Procedure Codes and Modifiers
78429 78429 (TC) 78429 (26) 78430 78430 (TC) 78430 (26) 78431 78431 (TC) 78431 (26) 78432 78432 (TC) 78432 (26) 78433 78433 (TC) 78433 (26) 78434 78434 (TC) 78434 (26) 78459 78459 (TC) 78459 (26) 78491 78491 (TC) 78491 (26) 78492 78492 (TC) 78492 (26) 78830 78830 (TC) 78830 (26) 78831 78831 (TC) 78831 (26) 78832 78832 (TC) 78832 (26) 78835 78835 (TC) 78835 (26) The following orthodontic procedure codes being added to the MA Program Fee Schedule will require prior authorization under section 443.6(b)(5) of the code:
Procedure Codes
D8703 D8704 Fiscal Impact
The estimated cost for Fiscal Year (FY) 2020-2021 is $1.705 million ($0.815 million in State funds). The estimated cost for FY 2021-2022 is $2.045 million ($0.977 million in State funds).
Public Comment
Interested persons are invited to submit written comments regarding this notice to the Department of Human Services, Office of Medical Assistance Programs, c/o Deputy Secretary's Office, Attention: Regulations Coordinator, Room 515, Health and Welfare Building, Harrisburg, PA 17120. Comments received will be reviewed and considered for any subsequent revisions to the MA Program Fee Schedule.
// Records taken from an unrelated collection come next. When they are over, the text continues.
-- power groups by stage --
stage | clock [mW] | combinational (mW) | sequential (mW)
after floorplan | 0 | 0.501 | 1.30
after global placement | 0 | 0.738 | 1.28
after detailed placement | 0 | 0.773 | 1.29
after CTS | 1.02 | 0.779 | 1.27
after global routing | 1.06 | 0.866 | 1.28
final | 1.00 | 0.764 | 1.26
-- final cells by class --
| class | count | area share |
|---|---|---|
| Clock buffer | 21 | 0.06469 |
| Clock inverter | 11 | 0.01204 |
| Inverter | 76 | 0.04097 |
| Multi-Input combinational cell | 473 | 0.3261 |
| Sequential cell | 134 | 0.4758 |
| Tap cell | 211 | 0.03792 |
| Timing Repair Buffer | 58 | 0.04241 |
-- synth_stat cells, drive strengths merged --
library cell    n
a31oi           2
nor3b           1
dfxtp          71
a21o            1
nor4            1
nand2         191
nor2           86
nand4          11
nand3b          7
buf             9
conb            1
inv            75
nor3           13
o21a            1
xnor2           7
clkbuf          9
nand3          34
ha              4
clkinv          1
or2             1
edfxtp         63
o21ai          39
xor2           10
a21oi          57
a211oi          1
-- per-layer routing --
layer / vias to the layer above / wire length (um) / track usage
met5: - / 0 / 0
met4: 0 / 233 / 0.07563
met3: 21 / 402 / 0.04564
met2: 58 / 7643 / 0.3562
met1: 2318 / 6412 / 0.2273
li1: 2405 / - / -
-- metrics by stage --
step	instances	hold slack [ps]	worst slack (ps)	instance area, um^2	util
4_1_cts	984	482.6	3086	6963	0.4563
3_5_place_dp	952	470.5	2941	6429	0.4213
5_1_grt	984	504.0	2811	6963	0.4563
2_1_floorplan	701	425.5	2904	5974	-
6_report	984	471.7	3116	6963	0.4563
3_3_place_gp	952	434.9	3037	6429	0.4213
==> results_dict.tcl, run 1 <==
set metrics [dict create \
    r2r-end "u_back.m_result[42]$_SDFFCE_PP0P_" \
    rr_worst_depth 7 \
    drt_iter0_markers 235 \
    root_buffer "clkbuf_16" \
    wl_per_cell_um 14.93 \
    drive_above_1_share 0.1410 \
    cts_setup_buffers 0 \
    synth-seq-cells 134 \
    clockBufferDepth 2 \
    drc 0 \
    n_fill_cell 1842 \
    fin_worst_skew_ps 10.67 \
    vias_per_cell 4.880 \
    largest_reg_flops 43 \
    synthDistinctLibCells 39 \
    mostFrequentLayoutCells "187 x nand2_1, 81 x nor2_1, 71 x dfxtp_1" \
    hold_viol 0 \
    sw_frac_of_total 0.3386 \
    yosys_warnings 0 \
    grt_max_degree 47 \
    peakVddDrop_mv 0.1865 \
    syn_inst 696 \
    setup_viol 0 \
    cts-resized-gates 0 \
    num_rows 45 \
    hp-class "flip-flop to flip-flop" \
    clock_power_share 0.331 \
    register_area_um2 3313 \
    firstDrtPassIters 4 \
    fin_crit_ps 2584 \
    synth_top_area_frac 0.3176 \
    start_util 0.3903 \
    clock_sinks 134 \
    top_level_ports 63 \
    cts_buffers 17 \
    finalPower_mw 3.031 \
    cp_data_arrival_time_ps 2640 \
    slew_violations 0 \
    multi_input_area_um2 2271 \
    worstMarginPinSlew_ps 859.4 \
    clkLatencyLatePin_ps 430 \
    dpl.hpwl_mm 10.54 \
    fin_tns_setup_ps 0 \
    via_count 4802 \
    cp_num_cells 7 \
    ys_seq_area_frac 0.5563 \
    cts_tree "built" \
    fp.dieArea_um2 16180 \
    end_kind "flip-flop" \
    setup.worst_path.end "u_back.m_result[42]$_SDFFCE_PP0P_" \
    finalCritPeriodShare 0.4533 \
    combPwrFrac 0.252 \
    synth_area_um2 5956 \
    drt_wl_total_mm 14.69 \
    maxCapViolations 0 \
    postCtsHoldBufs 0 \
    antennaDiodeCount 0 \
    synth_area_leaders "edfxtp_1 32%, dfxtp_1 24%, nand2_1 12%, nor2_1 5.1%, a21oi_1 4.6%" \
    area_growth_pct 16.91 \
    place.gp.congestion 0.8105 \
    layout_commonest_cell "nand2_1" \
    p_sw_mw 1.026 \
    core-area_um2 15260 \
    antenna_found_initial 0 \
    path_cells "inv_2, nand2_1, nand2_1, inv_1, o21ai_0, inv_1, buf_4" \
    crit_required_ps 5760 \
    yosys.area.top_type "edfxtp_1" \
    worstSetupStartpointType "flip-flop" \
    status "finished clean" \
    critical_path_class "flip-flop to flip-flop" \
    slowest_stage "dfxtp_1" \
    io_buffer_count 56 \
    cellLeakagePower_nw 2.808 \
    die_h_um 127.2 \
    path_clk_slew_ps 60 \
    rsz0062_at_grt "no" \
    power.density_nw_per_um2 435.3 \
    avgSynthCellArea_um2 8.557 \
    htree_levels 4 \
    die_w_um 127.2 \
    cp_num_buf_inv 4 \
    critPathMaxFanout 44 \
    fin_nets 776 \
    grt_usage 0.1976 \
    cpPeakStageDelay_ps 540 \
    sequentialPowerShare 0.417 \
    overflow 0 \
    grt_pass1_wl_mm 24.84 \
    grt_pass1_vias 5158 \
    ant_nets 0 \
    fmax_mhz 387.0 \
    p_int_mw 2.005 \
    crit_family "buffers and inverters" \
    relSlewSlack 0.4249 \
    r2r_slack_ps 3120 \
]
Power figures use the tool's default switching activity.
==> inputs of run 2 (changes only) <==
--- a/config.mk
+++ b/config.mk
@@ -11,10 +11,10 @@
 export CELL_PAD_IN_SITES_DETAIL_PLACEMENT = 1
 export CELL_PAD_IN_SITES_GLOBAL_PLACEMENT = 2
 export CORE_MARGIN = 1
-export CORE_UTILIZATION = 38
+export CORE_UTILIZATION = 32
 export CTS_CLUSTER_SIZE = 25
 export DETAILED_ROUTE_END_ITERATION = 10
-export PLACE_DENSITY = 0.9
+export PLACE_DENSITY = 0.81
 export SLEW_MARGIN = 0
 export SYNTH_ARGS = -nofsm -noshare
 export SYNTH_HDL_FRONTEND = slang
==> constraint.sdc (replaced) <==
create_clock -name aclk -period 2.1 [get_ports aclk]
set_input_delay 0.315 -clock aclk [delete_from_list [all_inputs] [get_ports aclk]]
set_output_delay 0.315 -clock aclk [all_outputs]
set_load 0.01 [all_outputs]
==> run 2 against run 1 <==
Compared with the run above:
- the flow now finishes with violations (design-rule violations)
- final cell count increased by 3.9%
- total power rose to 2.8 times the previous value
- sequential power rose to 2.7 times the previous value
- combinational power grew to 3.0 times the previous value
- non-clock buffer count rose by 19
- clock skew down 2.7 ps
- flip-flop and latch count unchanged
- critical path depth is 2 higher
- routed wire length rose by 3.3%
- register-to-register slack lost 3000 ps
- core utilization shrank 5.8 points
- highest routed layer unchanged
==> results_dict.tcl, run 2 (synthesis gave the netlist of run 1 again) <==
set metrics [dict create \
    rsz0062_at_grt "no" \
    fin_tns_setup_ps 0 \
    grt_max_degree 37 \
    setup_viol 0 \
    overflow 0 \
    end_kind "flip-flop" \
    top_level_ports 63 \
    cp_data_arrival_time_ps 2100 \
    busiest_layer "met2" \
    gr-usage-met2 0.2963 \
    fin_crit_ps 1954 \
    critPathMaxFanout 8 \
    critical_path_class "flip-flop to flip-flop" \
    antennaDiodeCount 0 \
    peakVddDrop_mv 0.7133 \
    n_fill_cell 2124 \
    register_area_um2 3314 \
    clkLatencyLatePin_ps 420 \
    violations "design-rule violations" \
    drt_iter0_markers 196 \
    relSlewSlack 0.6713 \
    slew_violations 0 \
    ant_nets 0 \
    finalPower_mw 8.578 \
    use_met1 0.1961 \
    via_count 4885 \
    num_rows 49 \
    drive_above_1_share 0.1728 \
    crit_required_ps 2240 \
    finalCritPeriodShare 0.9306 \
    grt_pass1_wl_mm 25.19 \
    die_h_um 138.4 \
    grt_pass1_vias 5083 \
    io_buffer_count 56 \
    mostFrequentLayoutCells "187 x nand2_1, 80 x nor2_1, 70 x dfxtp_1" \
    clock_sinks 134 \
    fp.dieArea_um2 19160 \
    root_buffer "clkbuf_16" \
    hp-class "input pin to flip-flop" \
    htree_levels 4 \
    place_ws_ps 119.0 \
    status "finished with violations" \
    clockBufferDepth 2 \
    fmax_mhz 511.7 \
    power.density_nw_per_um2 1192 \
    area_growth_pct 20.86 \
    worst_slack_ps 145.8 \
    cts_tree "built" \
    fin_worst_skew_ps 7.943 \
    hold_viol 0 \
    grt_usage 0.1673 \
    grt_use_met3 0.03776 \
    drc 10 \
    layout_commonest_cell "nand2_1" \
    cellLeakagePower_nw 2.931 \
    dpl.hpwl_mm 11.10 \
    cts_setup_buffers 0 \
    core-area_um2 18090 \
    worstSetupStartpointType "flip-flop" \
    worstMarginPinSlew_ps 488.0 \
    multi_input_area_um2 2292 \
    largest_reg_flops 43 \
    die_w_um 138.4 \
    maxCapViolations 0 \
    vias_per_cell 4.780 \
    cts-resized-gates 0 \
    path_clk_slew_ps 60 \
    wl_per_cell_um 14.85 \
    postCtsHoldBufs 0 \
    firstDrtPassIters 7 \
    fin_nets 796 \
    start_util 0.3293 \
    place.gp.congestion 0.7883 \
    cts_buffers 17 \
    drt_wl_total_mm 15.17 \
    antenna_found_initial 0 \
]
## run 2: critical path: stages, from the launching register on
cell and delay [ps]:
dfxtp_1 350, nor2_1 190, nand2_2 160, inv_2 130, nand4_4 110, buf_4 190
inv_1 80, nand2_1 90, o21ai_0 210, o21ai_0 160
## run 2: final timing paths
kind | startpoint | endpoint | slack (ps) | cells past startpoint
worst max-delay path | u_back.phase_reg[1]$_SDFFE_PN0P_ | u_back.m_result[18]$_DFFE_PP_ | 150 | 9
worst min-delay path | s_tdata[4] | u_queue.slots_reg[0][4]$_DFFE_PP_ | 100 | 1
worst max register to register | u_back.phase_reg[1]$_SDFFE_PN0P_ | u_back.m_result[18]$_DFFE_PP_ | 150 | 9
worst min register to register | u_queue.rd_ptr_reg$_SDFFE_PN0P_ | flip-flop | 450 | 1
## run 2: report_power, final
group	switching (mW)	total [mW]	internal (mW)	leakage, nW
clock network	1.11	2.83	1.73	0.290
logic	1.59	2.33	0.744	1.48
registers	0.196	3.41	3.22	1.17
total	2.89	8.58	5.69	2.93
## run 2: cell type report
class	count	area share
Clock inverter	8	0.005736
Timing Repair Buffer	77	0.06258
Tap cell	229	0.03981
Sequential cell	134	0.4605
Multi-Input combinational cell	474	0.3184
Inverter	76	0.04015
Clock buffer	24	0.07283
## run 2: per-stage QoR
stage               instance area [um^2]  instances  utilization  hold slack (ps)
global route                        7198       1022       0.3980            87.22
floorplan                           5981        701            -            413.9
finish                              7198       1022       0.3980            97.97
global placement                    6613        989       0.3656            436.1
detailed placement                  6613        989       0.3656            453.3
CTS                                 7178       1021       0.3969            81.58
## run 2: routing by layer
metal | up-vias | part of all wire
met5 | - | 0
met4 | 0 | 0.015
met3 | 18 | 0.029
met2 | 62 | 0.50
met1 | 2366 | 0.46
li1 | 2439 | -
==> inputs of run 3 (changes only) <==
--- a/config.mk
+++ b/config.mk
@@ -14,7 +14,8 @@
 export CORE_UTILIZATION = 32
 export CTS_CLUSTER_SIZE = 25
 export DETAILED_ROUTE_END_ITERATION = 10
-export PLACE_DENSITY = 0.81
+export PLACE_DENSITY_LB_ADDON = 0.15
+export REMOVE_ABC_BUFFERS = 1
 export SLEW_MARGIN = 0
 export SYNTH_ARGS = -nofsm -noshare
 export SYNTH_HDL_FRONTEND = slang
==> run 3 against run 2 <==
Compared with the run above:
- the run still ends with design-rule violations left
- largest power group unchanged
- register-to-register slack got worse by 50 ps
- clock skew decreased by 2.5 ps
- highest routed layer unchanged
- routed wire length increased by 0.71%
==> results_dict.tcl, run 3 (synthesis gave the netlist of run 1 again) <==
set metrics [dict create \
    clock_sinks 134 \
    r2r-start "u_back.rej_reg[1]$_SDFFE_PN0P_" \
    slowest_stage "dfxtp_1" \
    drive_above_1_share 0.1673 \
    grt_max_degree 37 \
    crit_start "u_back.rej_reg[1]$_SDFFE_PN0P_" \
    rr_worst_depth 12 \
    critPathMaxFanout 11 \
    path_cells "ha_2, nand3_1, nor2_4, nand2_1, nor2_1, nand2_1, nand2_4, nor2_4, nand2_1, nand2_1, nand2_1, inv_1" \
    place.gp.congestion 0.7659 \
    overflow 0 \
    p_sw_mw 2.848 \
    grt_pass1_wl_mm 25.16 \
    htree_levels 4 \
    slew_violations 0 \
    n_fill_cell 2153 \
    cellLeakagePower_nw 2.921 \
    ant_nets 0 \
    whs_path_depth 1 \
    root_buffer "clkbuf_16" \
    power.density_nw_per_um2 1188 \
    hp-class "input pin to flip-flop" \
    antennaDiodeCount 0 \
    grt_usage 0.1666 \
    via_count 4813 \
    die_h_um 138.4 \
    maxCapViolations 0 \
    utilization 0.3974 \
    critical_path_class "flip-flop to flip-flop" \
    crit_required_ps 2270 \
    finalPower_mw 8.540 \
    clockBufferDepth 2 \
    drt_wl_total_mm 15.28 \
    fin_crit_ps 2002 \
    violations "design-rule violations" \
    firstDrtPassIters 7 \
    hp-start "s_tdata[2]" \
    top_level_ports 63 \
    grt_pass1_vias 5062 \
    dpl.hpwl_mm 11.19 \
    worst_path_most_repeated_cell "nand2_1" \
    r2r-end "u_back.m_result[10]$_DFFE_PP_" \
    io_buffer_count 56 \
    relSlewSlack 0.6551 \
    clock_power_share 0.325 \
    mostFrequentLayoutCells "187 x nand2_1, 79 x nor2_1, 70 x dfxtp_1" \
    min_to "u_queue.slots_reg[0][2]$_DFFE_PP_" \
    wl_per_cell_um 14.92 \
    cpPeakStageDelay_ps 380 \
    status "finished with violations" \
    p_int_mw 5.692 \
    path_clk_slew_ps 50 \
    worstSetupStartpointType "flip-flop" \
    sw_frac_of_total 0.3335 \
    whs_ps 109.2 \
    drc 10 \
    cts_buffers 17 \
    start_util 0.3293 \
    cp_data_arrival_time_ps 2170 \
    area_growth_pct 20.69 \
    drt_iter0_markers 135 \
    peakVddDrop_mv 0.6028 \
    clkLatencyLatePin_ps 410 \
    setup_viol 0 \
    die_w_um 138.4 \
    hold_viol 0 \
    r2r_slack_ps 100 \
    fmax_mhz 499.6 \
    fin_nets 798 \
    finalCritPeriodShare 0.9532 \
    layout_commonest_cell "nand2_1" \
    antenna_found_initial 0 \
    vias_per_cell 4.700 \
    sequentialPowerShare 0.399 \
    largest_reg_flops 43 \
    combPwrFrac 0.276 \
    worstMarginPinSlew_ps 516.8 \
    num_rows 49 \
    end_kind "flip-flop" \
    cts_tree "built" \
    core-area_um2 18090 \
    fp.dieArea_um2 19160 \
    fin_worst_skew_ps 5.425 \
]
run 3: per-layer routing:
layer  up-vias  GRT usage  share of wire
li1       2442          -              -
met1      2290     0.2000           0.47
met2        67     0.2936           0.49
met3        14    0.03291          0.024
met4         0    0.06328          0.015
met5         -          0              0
[src/hdl/cb0ie_pkg.sv]
// shared types and codes for the block-zero instruction execute unit
package cb0ie_pkg;

	typedef logic [5:0]  cmd_t;
	typedef logic [7:0]  byte_t;
	typedef logic [15:0] word_t;
	typedef logic [3:0]  flag_t;
	typedef logic [1:0]  wkind_t;

	// memory write kinds
	localparam wkind_t WK_NONE = 2'd0;
	localparam wkind_t WK_ONE  = 2'd1;
	localparam wkind_t WK_TWO  = 2'd2;

	// flag nibble bit positions
	localparam int FLAG_Z = 3;
	localparam int FLAG_N = 2;
	localparam int FLAG_H = 1;
	localparam int FLAG_C = 0;

endpackage
--- config.mk ---
export PLATFORM = sky130hd
export DESIGN_NAME = ampd_scale_cell
export DESIGN_NICKNAME = d
export VERILOG_FILES = /design/src/hw/rtl/ampd_pkg.sv /design/src/hw/rtl/ampd_scale_cell.sv
export SDC_FILE = /design/constraint.sdc
export NUM_CORES = 1
export LEC_CHECK = 0
export BUFFER_PORTS_ARGS = -buffer_cell sky130_fd_sc_hd__clkbuf_2
export CAP_MARGIN = 20
export CORE_MARGIN = 10
export CORE_UTILIZATION = 40
export DETAILED_ROUTE_END_ITERATION = 10
export PLACE_DENSITY = 0.7
export RECOVER_POWER = 25
export SETUP_SLACK_MARGIN = 0.15
export SLEW_MARGIN = 40
export SYNTH_ARGS = -nofsm -noshare
export SYNTH_HDL_FRONTEND = slang
export SYNTH_SLANG_ARGS = --single-unit
--- constraint.sdc ---
create_clock -name clock -period 1.8 [get_ports clock]
set_clock_uncertainty 0.2 [all_clocks]
set_input_delay 0.18 -clock clock [delete_from_list [all_inputs] [get_ports clock]]
set_output_delay 0.18 -clock clock [all_outputs]
set_load 0.05 [all_outputs]
--- src/hw/rtl/ampd_pkg.sv ---
package ampd_pkg;

   localparam logic KIND_LOAD = 1'b0;
   localparam logic KIND_PULL = 1'b1;

   localparam logic [1:0] RK_SUMMARY = 2'd0;
   localparam logic [1:0] RK_PEAK    = 2'd1;
   localparam logic [1:0] RK_NONE    = 2'd2;

   localparam logic [6:0] SCALE_LIMIT_RESET = 7'd20;

   typedef struct packed {
      logic               kind;
      logic signed [15:0] sample;
      logic               last;
   } req_type;

   typedef struct packed {
      logic [1:0]  result_kind;
      logic [9:0]  peak_index;
      logic [10:0] peak_count;
      logic [5:0]  chosen_scale;
      logic        overflow;
   } rsp_type;

   typedef struct packed {
      logic clear;
      logic shift;
   } cell_ctrl_type;

   typedef enum logic [3:0] {
      ST_IDLE,
      ST_PREP0,
      ST_PREP1,
      ST_RDI,
      ST_GETI,
      ST_NB,
      ST_MUL,
      ST_CMP,
      ST_MARK,
      ST_SELM,
      ST_SELC,
      ST_CNTA,
      ST_CNTB,
      ST_PULA,
      ST_PULB,
      ST_OUT
   } state_type;

endpackage

--- src/hw/rtl/ampd_scale_cell.sv ---
module ampd_scale_cell
   import ampd_pkg::*;
#(
   parameter int CNT_W = 11
) (
   input  logic             clock,
   input  logic             reset,
   input  cell_ctrl_type    ctrl,
   input  logic             inc,
   input  logic [CNT_W-1:0] shift_in,
   output logic [CNT_W-1:0] count_out
);

   logic [CNT_W-1:0] count_ff, count_in;

   always_comb begin
      count_in = count_ff;
      if (ctrl.clear) begin
         count_in = '0;
      end else if (ctrl.shift) begin
         count_in = shift_in;
      end else if (inc) begin
         count_in = count_ff + CNT_W'(1);
      end
   end

   always_ff @(posedge clock) begin
      if (reset) begin
         count_ff <= '0;
      end else begin
         count_ff <= count_in;
      end
   end

   assign count_out = count_ff;

endmodule

==> results of run 1 <==
==> metal layers <==
metal	routed length, um	part of all wire	vias up	GRT usage
met5	0	0	-	0
met4	6	0.0037	0	0.0201
met3	93	0.057	2	0.0349
met2	813	0.50	18	0.153
met1	725	0.44	296	0.129
li1	-	-	327	-
==> kinds of logic (layout without fill, tap and decap cells) <==
logic type / Yosys count / after routing / synth area share
mux: 1 / 1 / 0.0173
buf+inv: 5 / 41 / 0.0389
compound gates: 25 / 25 / 0.270
fa+ha+maj: 1 / 1 / 0.0216
simple gates: 19 / 19 / 0.212
flops: 11 / 11 / 0.380
xor+xnor: 4 / 4 / 0.0605
==> where the power goes <==
group	switching [W]	total (W)	internal (W)
Combinational	0.0000727	0.000120	0.0000472
Sequential	0.0000149	0.000268	0.000253
Clock	0.0000842	0.000170	0.0000856
Total	0.000172	0.000558	0.000386
==> worst max-delay path, cell delays in order, from the launching register on <==
cell and delay [ns]:
dfxtp_4 0.38, ha_2 0.20, nand3_2 0.12, or4_1 0.49, a31oi_1 0.17
==> worst max path at each step <==
stage / from / endpoint / cells past startpoint
after floorplan: count_out[0]$_SDFFE_PP0P_ / count_out[10]$_SDFFE_PP0P_ / 4
after global placement: count_out[0]$_SDFFE_PP0P_ / count_out[10]$_SDFFE_PP0P_ / 4
after detailed placement: count_out[0]$_SDFFE_PP0P_ / count_out[10]$_SDFFE_PP0P_ / 4
after CTS: count_out[0]$_SDFFE_PP0P_ / count_out[10]$_SDFFE_PP0P_ / 4
after global routing: count_out[0]$_SDFFE_PP0P_ / count_out[10]$_SDFFE_PP0P_ / 4
final: count_out[0]$_SDFFE_PP0P_ / count_out[10]$_SDFFE_PP0P_ / 4
==> what timing repair did <==
action                                  CTS  global route
hold buffers                              7             0
resized for setup                         1             3
endpoints found under the setup margin    1             6
endpoints found under the hold margin     5             0
buffers inserted                          0             0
Persons with a disability who require an auxiliary aid or service may submit comments using the Pennsylvania AT&T Relay Service (800) 654-5984 (TDD users) or (800) 654-5988 (voice users).
TERESA D. MILLER,
SecretaryFiscal Note: 14-NOT-1391. (1) General Fund; (2) Implementing Year 2019-20 is $0; (3) 1st Succeeding Year 2020-21 is $815,000; 2nd Succeeding Year 2021-22 through 5th Succeeding Year 2024-25 are $977,000; (4) 2018-19 Program—$342,544,000; 2017-18 Program—$477,690,000; 2016-17 Program—$450,970,000; (7) MA—Fee-for-Service; (8) recommends adoption. There is no fiscal impact in the current fiscal year.
[Pa.B. Doc. No. 20-695. Filed for public inspection May 22, 2020, 9:00 a.m.]